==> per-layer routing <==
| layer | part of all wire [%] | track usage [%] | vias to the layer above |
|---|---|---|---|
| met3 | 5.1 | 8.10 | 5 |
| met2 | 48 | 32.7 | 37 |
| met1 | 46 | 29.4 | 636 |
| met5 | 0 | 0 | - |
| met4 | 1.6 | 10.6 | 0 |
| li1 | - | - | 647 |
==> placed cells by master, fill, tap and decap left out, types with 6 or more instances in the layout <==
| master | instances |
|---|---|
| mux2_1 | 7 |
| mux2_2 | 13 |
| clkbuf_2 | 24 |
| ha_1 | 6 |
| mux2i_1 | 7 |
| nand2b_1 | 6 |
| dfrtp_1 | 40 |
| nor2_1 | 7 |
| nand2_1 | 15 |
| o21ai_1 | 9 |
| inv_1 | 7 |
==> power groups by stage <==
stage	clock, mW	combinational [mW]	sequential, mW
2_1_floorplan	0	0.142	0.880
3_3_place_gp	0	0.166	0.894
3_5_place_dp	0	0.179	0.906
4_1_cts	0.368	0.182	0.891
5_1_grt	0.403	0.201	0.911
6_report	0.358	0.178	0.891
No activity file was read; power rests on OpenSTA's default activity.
--- src/rtl/mem_access_ctrl.sv ---
// Load/store access controller in front of a word-wide Data_Memory: byte/half/word requests,
// read-modify-write for sub-word stores, extended load data. Optional address checking: MEM_ADDR_CHECK_EN.
module mem_access_ctrl #(
   parameter int unsigned MEMORY_DEPTH = 64,
   parameter int unsigned DATA_WIDTH   = 32,
   parameter logic [31:0] BASE_ADDR    = 32'h10010000
) (
   input  logic                  clk,
   input  logic                  reset,
   // Handshake: a request transfers on a rising edge where req_valid_i and req_ready_o are both 1;
   // ready is high only while idle, and request inputs are ignored at every other time.
   input  logic                  req_valid_i,
   output logic                  req_ready_o,
   input  logic                  req_write_i,
   input  logic [1:0]            req_size_i,
   input  logic                  req_unsigned_i,
   input  logic [DATA_WIDTH-1:0] req_addr_i,
   input  logic [DATA_WIDTH-1:0] req_wdata_i,
   output logic                  rsp_valid_o,
   output logic [DATA_WIDTH-1:0] rsp_rdata_o,
   output logic                  rsp_error_o,
   output logic                  mem_we_o,
   output logic [DATA_WIDTH-1:0] mem_addr_o,
   output logic [DATA_WIDTH-1:0] mem_wdata_o,
   input  logic [DATA_WIDTH-1:0] mem_rdata_i,
   output logic [1:0]            dbg_state
);

   typedef enum logic [1:0] {IDLE, RD, WR, RESP} state_t;

   state_t      state, next_state;
   logic        accept;
   logic        req_err;
   logic        lat_write;
   logic [1:0]  lat_size;
   logic        lat_unsigned;
   logic [1:0]  lat_lane;
   logic [31:0] lat_wdata;
   logic [31:0] rd_word;
   logic [7:0]  byte_sel;
   logic [15:0] half_sel;
   logic [31:0] load_ext;
   logic [31:0] merged;

   assign accept      = req_valid_i && (state == IDLE);
   assign req_ready_o = (state == IDLE);
   assign rsp_valid_o = (state == RESP);
   assign mem_we_o    = (state == WR);
   assign dbg_state   = state;

`ifdef MEM_ADDR_CHECK_EN
   localparam logic [32:0] ADDR_LIMIT = {1'b0, BASE_ADDR} + 33'(4 * MEMORY_DEPTH);

   always_comb begin
      req_err = 1'b0;
      if (req_addr_i < BASE_ADDR)                       req_err = 1'b1;
      if ({1'b0, req_addr_i} >= ADDR_LIMIT)             req_err = 1'b1;
      if (req_size_i == 2'b01 && req_addr_i[0])         req_err = 1'b1;
      if (req_size_i == 2'b10 && req_addr_i[1:0] != 0)  req_err = 1'b1;
      if (req_size_i == 2'b11)                          req_err = 1'b1;
   end
`else
   assign req_err = 1'b0;
`endif

   always_ff @(posedge clk or posedge reset) begin
      if (reset) state <= IDLE;
      else       state <= next_state;
   end

   always_comb begin
      next_state = state;
      case (state)
         IDLE: begin
            if (accept) begin
               if (req_err)           next_state = RESP;
               else if (!req_write_i) next_state = RD;
               else if (req_size_i[1]) next_state = WR;
               else                   next_state = RD;
            end
         end
         RD:      next_state = lat_write ? WR : RESP;
         WR:      next_state = RESP;
         RESP:    next_state = IDLE;
         default: next_state = IDLE;
      endcase
   end

   // Lane select and extension of the word arriving during RD.
   always_comb begin
      byte_sel = mem_rdata_i[{lat_lane, 3'b000} +: 8];
      half_sel = mem_rdata_i[{lat_lane[1], 4'b0000} +: 16];
      load_ext = mem_rdata_i;
      case (lat_size)
         2'b00:   load_ext = {{24{~lat_unsigned & byte_sel[7]}}, byte_sel};
         2'b01:   load_ext = {{16{~lat_unsigned & half_sel[15]}}, half_sel};
         default: load_ext = mem_rdata_i;
      endcase
   end

   // Sub-word stores patch the captured word; word stores (size 1x) send the data unchanged.
   always_comb begin
      merged = rd_word;
      case (lat_size)
         2'b00:   merged[{lat_lane, 3'b000} +: 8]     = lat_wdata[7:0];
         2'b01:   merged[{lat_lane[1], 4'b0000} +: 16] = lat_wdata[15:0];
         default: merged = lat_wdata;
      endcase
      mem_wdata_o = (state == WR) ? merged : '0;
   end

   always_ff @(posedge clk or posedge reset) begin
      if (reset) begin
         lat_write    <= 1'b0;
         lat_size     <= 2'b00;
         lat_unsigned <= 1'b0;
         lat_lane     <= 2'b00;
         lat_wdata    <= '0;
         mem_addr_o   <= '0;
         rd_word      <= '0;
         rsp_rdata_o  <= '0;
         rsp_error_o  <= 1'b0;
      end else begin
         if (accept) begin
            lat_write    <= req_write_i;
            lat_size     <= req_size_i;
            lat_unsigned <= req_unsigned_i;
            lat_lane     <= req_addr_i[1:0];
            lat_wdata    <= req_wdata_i;
            mem_addr_o   <= {req_addr_i[31:2], 2'b00};
         end
         if (state == RD) rd_word <= mem_rdata_i;
         // Only a load leaving RD enters RESP with data; everything else clears it.
         rsp_rdata_o <= (state == RD && !lat_write) ? load_ext : '0;
         rsp_error_o <= accept & req_err;
      end
   end

endmodule
===== src/rtl/uart_rx_frame_ctrl.sv =====
// Frames the UART receiver byte stream (SYNC, LEN, payload, CHK), forwards payload bytes,
// and ends each frame with a registered frame_done or frame_err pulse; inter-byte timeout aborts stalls.
module uart_rx_frame_ctrl #(
  parameter logic [7:0] SYNC_BYTE = 8'hA5,
  parameter int         MAX_LEN   = 16,
  parameter int         TIMEOUT   = 200,
  parameter int         cnt_width = 8
) (
  input  logic       clk,
  input  logic       reset,
  input  logic [7:0] byte_in,
  input  logic       byte_valid,
  output logic [7:0] out_byte,
  output logic       out_valid,
  output logic       frame_done,
  output logic       frame_err,
  output logic       busy
);

  localparam logic [1:0] ST_IDLE    = 2'd0;
  localparam logic [1:0] ST_LEN     = 2'd1;
  localparam logic [1:0] ST_PAYLOAD = 2'd2;
  localparam logic [1:0] ST_CHECK   = 2'd3;

  localparam logic [7:0]           MAX_LEN_B = 8'(MAX_LEN);
  localparam logic [cnt_width-1:0] TO_LAST   = cnt_width'(TIMEOUT - 1);
  localparam logic [cnt_width-1:0] CNT_ONE   = cnt_width'(1);

  logic [1:0]           state_q, state_d;
  logic [7:0]           rem_q, rem_d;
  logic [7:0]           sum_q, sum_d;
  logic [cnt_width-1:0] cnt_q, cnt_d;
  logic [7:0]           out_byte_q, out_byte_d;
  logic                 out_valid_q, out_valid_d;
  logic                 done_q, done_d;
  logic                 err_q, err_d;
  logic                 busy_q, busy_d;

  always_comb begin
    state_d     = state_q;
    rem_d       = rem_q;
    sum_d       = sum_q;
    cnt_d       = cnt_q;
    out_byte_d  = out_byte_q;
    out_valid_d = 1'b0;
    done_d      = 1'b0;
    err_d       = 1'b0;

    if (state_q != ST_IDLE) begin
      cnt_d = cnt_q + CNT_ONE;
    end

    case (state_q)
      ST_IDLE: begin
        if (byte_valid && byte_in == SYNC_BYTE) begin
          state_d = ST_LEN;
        end
      end
      ST_LEN: begin
        if (byte_valid) begin
          if (byte_in == 8'd0) begin
            rem_d   = 8'd0;
            sum_d   = 8'd0;
            state_d = ST_CHECK;
          end else if (byte_in > MAX_LEN_B) begin
            err_d   = 1'b1;
            state_d = ST_IDLE;
          end else begin
            rem_d   = byte_in;
            sum_d   = byte_in;
            state_d = ST_PAYLOAD;
          end
        end
      end
      ST_PAYLOAD: begin
        if (byte_valid) begin
          out_byte_d  = byte_in;
          out_valid_d = 1'b1;
          sum_d       = sum_q + byte_in;
          rem_d       = rem_q - 8'd1;
          if (rem_q == 8'd1) begin
            state_d = ST_CHECK;
          end
        end
      end
      default: begin
        if (byte_valid) begin
          done_d  = (byte_in == sum_q);
          err_d   = (byte_in != sum_q);
          state_d = ST_IDLE;
        end
      end
    endcase

    // A byte arriving on the last allowed cycle wins over the timeout.
    if (state_q != ST_IDLE && !byte_valid && cnt_q == TO_LAST) begin
      err_d   = 1'b1;
      state_d = ST_IDLE;
    end

    if (byte_valid || state_d == ST_IDLE) begin
      cnt_d = '0;
    end
  end

  assign busy_d = (state_d != ST_IDLE);

  always_ff @(posedge clk or posedge reset) begin
    if (reset) begin
      state_q     <= ST_IDLE;
      rem_q       <= 8'd0;
      sum_q       <= 8'd0;
      cnt_q       <= '0;
      out_byte_q  <= 8'd0;
      out_valid_q <= 1'b0;
      done_q      <= 1'b0;
      err_q       <= 1'b0;
      busy_q      <= 1'b0;
    end else begin
      state_q     <= state_d;
      rem_q       <= rem_d;
      sum_q       <= sum_d;
      cnt_q       <= cnt_d;
      out_byte_q  <= out_byte_d;
      out_valid_q <= out_valid_d;
      done_q      <= done_d;
      err_q       <= err_d;
      busy_q      <= busy_d;
    end
  end

  assign out_byte   = out_byte_q;
  assign out_valid  = out_valid_q;
  assign frame_done = done_q;
  assign frame_err  = err_q;
  assign busy       = busy_q;

endmodule


===== config.mk =====
export PLATFORM = sky130hd
export DESIGN_NAME = uart_rx_frame_ctrl
export DESIGN_NICKNAME = d
export VERILOG_FILES = /design/src/rtl/uart_rx_frame_ctrl.sv
export SDC_FILE = /design/constraint.sdc
export NUM_CORES = 1
export LEC_CHECK = 0
export BUFFER_PORTS_ARGS = -buffer_cell sky130_fd_sc_hd__buf_2
export CORE_ASPECT_RATIO = 0.6
export CORE_UTILIZATION = 46
export DETAILED_ROUTE_END_ITERATION = 8
export PLACE_DENSITY_LB_ADDON = 0.15
export SYNTH_ARGS = -nofsm -noshare
export SYNTH_HDL_FRONTEND = slang
export SYNTH_SLANG_ARGS = --single-unit

===== constraint.sdc =====
create_clock -name clk -period 3.6 [get_ports clk]
set_input_delay 0.72 -clock clk [delete_from_list [all_inputs] [get_ports clk]]
set_output_delay 0.72 -clock clk [all_outputs]
set_load 0.03 [all_outputs]

==> impl_results.md <==
* Status: complete, no violations
* Ys async rst share at 1.00
* Ant. Diodes at 0
* Post-synthesis cell count at around 240
* H-tree depth at 2
* Dpl hpwl at 3540 µm
* Worst-path cell with the longest stage delay: or4_4
* Grt total ovfl at 0
* Post-synth EDFFs at 0
* Commonest cells after routing, fill and taps aside: 49 x nand2_1, 38 x dfrtp_1, 24 x nor2_1
* Proportion of synthesized chip area in sequential cells at 0.447
* Nets at 290
* Area grow syn2layout at 14.4%
* Critical Path AT at about 2.8 ns
* Num ports at 23
* Post-route DRC at 0
* Hold Vio Cnt, Final at 0
* Final ANT Viol Nets at 0
* Hold_buf cts at 0
* WS Path Type: input pin to flip-flop
* Clk_skew at 0.00741 ns
* CP delay by family, top: compound AO/OA/AOI/OAI gates
* RSZ-0062 raised after global routing: no
* Drt initial violations at 180
* Setup repair bufs after CTS at 0
* Netlist cell types at 45
* CTS sink count at 38
* Routed length per instance at 14.8 µm
* Final wirelength at around 5000 µm
* Worst-margin pin slew at about 0.58 ns
* Clk slew on worst S/H paths at 0.08 ns
* Worst endpoint required time at roughly 3.8 ns
* Worst hold path class: flip-flop to flip-flop
* Crit-path max FO at 13
* Final setup viols at 0
* Crit share post-route at 0.715
* Pwr dens at roughly 550 mW/mm²
* # resized after CTS at 0
* Slew Viols, Final at 0
* Most common cell after layout, fill and taps aside: nand2_1
* Syn Area/Cell at slightly below 9 µm²
* Wl on met1 at 2580 µm
* Placed cell areas at approximately 0.0023 mm²
* Vias/cell at approximately 5.4
* Crit. End Element: flip-flop
* Flops & latches, synth at 38
* Type of element launching the critical path: input pin
* Pin count of the biggest net entering global routing at 39
* Routed length on met2 at between 1500 and 2000 µm
* Slowest stage delay, CP at 0.56 ns
* Clock buffer depth at 2
* Fin crit period at around 2.6 ns
* WP buf/inv at 1
* Row cnt at 18
* Post-synthesis net count at 266
* Worst slew margin at 0.614
* Vias in the first global route at between 1,500 and 2,000
* First-pass iteration count of the detailed router at 4
* Syn Std Cell Area at ~0.0021 mm²
* CTS tree: done
* Final setup TNS at 0 ns
* Die H at 54.7 µm
* LEAKAGE at around 1.2 nW
* WL met3 at 445 µm
* First-pass GRT wire length at between 8000 and 9000 µm
* Layout Cells excl Fill at 329
* Die X-Extent at 89.8 µm
* YS warnings at 0
* Max-cap viol count at 0
* Worst skew pair latency at a little under 0.3 ns
* Port bufs at 22
* Gpl congestion at just over 0.8
* Starting Density at 0.498
* Root Driver: clkbuf_8
* Max IR drop VDD at between 200 and 300 µV
* DR top layer: met4
* Fraction of layout cells with a size suffix above 1 at 0.141
* Core Area at ~0.0043 mm²
* Routed via count at 1,791
* Die ar. at around 0.0049 mm²
* CTS Buf Count at 5
* Max Fclk at just under 0.4 GHz
* Placed Cells at about 320
* Synth Flop Type: dfrtp_1
* Worst-path cell chain: buf_2 -> or4_4 -> a2111oi_4 -> o21a_1 -> o21ai_0 -> a32o_1
* Total Routing Usage GR at 0.221
* Initial antenna violation count at 0
* Design Area, Final at 0.00244 mm²
-- stage by stage --
step / worst slack (ns) / hold WS [ns] / util / total power, mW
2_1_floorplan: 1.26 / 0.433 / - / 0.800
3_5_place_dp: 0.778 / 0.459 / 0.536 / 0.893
5_1_grt: 0.943 / 0.509 / 0.569 / 1.42
6_report: 1.03 / 0.473 / 0.569 / 1.34
4_1_cts: 1.08 / 0.479 / 0.569 / 1.34
3_3_place_gp: 0.842 / 0.453 / 0.536 / 0.888
-- flip-flops by register name, indices dropped and copies added, names as in the netlist --
name / count
state_q: 2
busy: 1
sum_q: 8
frame_done: 1
cnt_q: 8
out_byte: 8
frame_err: 1
out_valid: 1
rem_q: 8
-- cell type report --
class | count | area, µm²
clock buffers | 6 | 82.6
clock inverters | 2 | 60.1
fillers | 411 | 1840
inverters | 12 | 45.0
multi-input cells | 187 | 1100
flip-flops and latches | 38 | 951
well taps | 60 | 75.1
repair buffers | 24 | 125
-- cells in the mapped netlist, types with 3 or more instances --
master,number,share of area
dfrtp_1,38,0.45
nor2_1,24,0.042
xor2_1,4,0.016
o22ai_1,3,0.0088
o21ai_0,16,0.038
nor4b_1,3,0.012
inv_1,12,0.021
clkbuf_1,4,0.0070
nand2_1,49,0.086
nand3_1,6,0.014
nor2b_1,3,0.0088
nand4_1,4,0.012
a21oi_1,16,0.038
xnor2_1,5,0.021
or3_1,4,0.012
nor3_1,10,0.024
nand2b_1,3,0.0088
ha_1,10,0.059
-- worst register-to-register path: cells and delay by family, from the launching register on --
family | cells | cell delay, ns
and+or+nand+nor | 3 | 0.99
DFF | 1 | 0.56
AOI/OAI and AO/OA | 2 | 0.32
buffers and inverters | 1 | 0.19
-- final timing paths --
kind | start | to | slack [ns] | cells after the start
min reg2reg | out_byte[2] | out_byte[2] | 0.47 | 2
max | byte_in[1] | rem_q[7] | 1.03 | 6
max reg2reg | state_q[1] | busy | 1.46 | 6
min | out_byte[2] | out_byte[2] | 0.47 | 2
min in group asynchronous | reset | busy | 0.53 | 3
max in group asynchronous | reset | cnt_q[1] | 2.73 | 3
-- cell families (layout without fill, tap and decap cells) --
| family | count (synthesis) | after routing | share of synthesized area |
|---|---|---|---|
| buf+inv | 19 | 44 | 0.0382 |
| xor+xnor | 9 | 9 | 0.0370 |
| simple gates | 117 | 117 | 0.259 |
| compound gates | 49 | 49 | 0.147 |
| flops | 38 | 38 | 0.447 |
| mux | 1 | 1 | 0.00470 |
| fa+ha+maj | 11 | 11 | 0.0682 |
-- power by group --
group / switching, mW / total (mW) / internal, mW
clock: 0.156 / 0.451 / 0.296
sequential: 0.0481 / 0.537 / 0.489
combinational: 0.215 / 0.352 / 0.137
-- routing by layer --
layer	GRT usage	vias up
met4	0.0410	0
li1	-	893
met5	0	-
met1	0.335	835
met2	0.309	59
met3	0.0639	4
Power figures use the tool's default switching activity.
============================================================
Return, with no change at all, every line in the entries above from the line containing "nor4b_1,3,0.012" through the line containing "117 | 0.259 |".

* Answer *
nor4b_1,3,0.012
inv_1,12,0.021
clkbuf_1,4,0.0070
nand2_1,49,0.086
nand3_1,6,0.014
nor2b_1,3,0.0088
nand4_1,4,0.012
a21oi_1,16,0.038
xnor2_1,5,0.021
or3_1,4,0.012
nor3_1,10,0.024
nand2b_1,3,0.0088
ha_1,10,0.059
-- worst register-to-register path: cells and delay by family, from the launching register on --
family | cells | cell delay, ns
and+or+nand+nor | 3 | 0.99
DFF | 1 | 0.56
AOI/OAI and AO/OA | 2 | 0.32
buffers and inverters | 1 | 0.19
-- final timing paths --
kind | start | to | slack [ns] | cells after the start
min reg2reg | out_byte[2] | out_byte[2] | 0.47 | 2
max | byte_in[1] | rem_q[7] | 1.03 | 6
max reg2reg | state_q[1] | busy | 1.46 | 6
min | out_byte[2] | out_byte[2] | 0.47 | 2
min in group asynchronous | reset | busy | 0.53 | 3
max in group asynchronous | reset | cnt_q[1] | 2.73 | 3
-- cell families (layout without fill, tap and decap cells) --
| family | count (synthesis) | after routing | share of synthesized area |
|---|---|---|---|
| buf+inv | 19 | 44 | 0.0382 |
| xor+xnor | 9 | 9 | 0.0370 |
| simple gates | 117 | 117 | 0.259 |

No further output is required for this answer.